Perianth Phyllotaxis Is Polymorphic in the Basal Eudicot Anemone and Eranthis Species

Abstract

Floral organs are clade-specifically arranged to either spiral or whorled (concentric circles) phyllotaxis. The basic number (merosity) of perianth organs within a whorl is limited to three in most monocots and to four or five in most eudicots. Although the Fibonacci number (3, 5) of merosity is well-known to agree with that of the spirals in phyllotaxis, the evolutionary relationship between whorls and spiral phyllotaxis remains unclear. Focusing on aestivation (the relative positioning of margins of flower organs in the bud) to capture phyllotaxis including merosity of whorled flowers, trimerous-whorled flowers and spiral ones coexist within populations with intraspecific variation in organ numbers. In addition, a recent mathematical model showed that tetramerous and pentamerous whorls developed from spiral organ initiation by incorporating a post-meristematic organ displacement, depending on the interaction among organ primordia. Therefore, integrating the variation of aestivation with the spiral-to-whorl development may elucidate the underlying mechanism of the continuous spiral-whorl relationship with the merosity diversification.
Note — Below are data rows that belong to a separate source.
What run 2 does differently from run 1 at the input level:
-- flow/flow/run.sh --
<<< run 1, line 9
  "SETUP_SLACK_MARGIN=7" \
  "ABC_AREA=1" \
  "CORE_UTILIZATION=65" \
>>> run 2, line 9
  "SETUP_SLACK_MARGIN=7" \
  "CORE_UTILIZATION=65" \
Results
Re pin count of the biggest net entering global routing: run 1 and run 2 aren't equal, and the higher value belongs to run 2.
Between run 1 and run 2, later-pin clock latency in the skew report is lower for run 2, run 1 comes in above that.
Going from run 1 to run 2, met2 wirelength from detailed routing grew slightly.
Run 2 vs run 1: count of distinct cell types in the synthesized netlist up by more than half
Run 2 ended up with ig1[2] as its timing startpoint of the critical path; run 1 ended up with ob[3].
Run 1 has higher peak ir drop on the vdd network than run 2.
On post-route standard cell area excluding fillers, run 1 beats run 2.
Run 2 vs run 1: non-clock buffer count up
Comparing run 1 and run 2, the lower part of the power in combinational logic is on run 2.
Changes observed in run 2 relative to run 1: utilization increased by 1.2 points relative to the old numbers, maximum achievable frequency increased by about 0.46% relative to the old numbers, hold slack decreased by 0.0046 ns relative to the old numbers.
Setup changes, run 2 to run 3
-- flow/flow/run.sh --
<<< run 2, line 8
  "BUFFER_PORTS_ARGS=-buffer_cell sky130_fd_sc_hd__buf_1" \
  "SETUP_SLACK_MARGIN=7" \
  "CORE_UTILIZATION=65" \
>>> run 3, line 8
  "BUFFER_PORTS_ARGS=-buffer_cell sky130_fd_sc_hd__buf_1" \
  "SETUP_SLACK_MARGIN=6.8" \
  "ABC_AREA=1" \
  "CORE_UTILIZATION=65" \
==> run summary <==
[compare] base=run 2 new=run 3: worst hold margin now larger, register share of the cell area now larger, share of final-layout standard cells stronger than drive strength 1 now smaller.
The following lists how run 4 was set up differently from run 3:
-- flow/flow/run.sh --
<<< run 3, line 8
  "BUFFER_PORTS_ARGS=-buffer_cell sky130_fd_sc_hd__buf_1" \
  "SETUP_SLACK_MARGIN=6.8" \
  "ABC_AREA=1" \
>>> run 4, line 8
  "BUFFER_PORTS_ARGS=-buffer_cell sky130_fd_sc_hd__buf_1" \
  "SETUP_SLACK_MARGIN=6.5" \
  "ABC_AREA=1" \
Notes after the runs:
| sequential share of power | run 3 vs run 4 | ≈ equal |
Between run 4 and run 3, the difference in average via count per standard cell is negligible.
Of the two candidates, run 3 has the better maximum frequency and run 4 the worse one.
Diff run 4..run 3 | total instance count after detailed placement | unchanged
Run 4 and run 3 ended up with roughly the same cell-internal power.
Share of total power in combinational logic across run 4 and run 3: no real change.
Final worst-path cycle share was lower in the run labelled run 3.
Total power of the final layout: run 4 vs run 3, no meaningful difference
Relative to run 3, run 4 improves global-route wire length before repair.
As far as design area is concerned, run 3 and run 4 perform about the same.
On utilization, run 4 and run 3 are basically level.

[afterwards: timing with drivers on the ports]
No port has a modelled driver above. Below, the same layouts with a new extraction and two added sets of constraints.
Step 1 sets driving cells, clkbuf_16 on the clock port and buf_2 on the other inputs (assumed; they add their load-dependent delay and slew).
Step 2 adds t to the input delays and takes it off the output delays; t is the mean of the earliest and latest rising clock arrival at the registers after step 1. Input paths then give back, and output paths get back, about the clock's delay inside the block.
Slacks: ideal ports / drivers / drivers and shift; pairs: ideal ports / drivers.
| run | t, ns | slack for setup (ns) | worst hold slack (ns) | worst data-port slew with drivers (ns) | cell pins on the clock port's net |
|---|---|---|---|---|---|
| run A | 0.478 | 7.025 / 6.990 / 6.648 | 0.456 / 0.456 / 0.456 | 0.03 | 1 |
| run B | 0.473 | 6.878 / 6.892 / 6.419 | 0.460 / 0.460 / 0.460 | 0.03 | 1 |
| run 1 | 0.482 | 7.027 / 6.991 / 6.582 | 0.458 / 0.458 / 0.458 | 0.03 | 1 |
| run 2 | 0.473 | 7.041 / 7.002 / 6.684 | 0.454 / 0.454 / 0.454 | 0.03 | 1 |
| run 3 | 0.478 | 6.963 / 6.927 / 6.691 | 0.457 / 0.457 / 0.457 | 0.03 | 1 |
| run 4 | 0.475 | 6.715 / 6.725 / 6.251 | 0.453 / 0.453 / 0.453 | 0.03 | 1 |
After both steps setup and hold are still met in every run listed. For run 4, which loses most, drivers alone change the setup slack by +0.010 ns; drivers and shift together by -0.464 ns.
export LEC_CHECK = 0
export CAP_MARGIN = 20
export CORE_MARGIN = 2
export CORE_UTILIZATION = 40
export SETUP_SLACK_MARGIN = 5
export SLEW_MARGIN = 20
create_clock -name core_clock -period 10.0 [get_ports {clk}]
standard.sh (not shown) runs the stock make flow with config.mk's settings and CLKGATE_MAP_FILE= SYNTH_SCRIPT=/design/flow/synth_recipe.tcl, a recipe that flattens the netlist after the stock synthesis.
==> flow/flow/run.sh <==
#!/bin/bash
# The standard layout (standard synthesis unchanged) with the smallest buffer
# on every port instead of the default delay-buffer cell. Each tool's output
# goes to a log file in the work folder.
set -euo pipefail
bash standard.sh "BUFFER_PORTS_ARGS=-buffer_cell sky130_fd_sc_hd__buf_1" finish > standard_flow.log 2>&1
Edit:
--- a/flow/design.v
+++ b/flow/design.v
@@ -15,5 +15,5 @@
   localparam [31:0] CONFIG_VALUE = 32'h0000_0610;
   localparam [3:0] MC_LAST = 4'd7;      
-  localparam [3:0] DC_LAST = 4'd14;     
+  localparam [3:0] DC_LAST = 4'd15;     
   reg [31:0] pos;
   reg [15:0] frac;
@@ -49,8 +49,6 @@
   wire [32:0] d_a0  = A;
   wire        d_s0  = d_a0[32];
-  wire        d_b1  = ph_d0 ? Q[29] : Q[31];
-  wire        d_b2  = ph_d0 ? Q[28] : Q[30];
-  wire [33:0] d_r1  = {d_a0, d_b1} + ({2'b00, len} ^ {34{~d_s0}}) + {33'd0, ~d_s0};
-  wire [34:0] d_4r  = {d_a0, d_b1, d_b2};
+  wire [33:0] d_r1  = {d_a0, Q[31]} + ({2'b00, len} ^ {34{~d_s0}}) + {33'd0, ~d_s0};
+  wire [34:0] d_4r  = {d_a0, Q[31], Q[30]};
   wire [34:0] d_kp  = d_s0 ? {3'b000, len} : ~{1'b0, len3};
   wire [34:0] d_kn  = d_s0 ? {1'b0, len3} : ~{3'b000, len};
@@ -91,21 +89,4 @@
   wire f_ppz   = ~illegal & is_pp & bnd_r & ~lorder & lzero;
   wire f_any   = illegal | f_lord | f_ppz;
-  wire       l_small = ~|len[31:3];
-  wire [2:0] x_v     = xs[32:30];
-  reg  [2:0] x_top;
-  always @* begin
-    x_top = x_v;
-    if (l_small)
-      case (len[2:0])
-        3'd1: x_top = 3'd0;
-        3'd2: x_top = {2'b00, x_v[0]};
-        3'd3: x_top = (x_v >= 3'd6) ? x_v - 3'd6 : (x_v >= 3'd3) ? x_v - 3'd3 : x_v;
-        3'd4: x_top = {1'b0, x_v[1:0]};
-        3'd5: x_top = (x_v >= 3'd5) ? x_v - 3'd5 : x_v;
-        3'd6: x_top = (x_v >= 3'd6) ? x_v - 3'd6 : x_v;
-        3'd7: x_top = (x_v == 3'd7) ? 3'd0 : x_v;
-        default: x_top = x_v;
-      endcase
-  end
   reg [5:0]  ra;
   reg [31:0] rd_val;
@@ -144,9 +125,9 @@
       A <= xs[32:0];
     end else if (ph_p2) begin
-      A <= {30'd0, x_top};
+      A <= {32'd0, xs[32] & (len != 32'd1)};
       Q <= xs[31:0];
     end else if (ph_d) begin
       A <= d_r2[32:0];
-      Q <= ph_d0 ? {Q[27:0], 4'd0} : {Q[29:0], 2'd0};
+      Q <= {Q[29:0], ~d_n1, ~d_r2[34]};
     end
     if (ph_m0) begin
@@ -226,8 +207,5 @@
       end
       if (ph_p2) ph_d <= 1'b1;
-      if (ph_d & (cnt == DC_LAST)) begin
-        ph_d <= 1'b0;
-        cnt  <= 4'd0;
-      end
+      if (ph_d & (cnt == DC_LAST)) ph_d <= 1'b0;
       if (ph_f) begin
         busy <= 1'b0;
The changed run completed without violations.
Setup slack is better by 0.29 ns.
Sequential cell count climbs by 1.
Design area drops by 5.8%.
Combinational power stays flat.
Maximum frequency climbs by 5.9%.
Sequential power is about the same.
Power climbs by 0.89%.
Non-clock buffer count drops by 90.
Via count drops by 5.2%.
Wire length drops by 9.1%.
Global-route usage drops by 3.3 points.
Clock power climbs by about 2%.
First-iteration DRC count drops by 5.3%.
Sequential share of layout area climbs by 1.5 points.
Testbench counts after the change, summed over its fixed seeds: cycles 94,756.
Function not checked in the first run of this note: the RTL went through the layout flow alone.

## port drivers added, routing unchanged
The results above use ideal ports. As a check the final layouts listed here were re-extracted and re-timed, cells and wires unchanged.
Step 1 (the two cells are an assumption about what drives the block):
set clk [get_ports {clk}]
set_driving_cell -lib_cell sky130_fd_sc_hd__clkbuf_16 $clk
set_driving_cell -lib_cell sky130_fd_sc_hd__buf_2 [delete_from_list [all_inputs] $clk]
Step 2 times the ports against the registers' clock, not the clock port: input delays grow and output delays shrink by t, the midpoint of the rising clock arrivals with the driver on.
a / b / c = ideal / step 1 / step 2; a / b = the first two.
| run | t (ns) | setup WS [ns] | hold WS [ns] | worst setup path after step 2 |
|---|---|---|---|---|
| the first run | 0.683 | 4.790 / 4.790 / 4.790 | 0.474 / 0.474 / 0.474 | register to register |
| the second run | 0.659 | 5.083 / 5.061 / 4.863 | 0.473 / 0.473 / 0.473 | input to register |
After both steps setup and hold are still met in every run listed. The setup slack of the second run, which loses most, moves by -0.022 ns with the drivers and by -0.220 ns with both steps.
Here, we showed that the aestivation of perianth organs (tepals) of mature flowers was intra-specifically variable but constrained in wild populations of several Anemone and Eranthis species (Ranunculaceae); the spiral arrangements coexisted within a small population, with dimerous, trimerous, tetramerous, and pentamerous double-whorled arrangements, despite considerable possibilities in the geometry. We determined mathematically that most of these constrained aestivations of 5 to 11-tepaled flowers emerge upon the spiral phyllotaxis with a divergence angle between subsequent organs of 90−102° or 135−144° (known as the Lucas and Fibonacci angles, respectively). Incorporating the post-meristematic organ displacement into the model, double-whorled arrangements work as templates to form multiple whorls, the merosity of which is stabilized to trimery, tetramery, or pentamery depending on the divergence angle. These results demonstrate that spiral phyllotaxis promotes the constrained coexistence of whorl and spiral rather than their interspecific dichotomy. This polymorphic phyllotaxis provides an evolutionary scenario in which the floral bauplans of angiosperms could be differentiated into tri-, tetra- and penta-radial symmetries.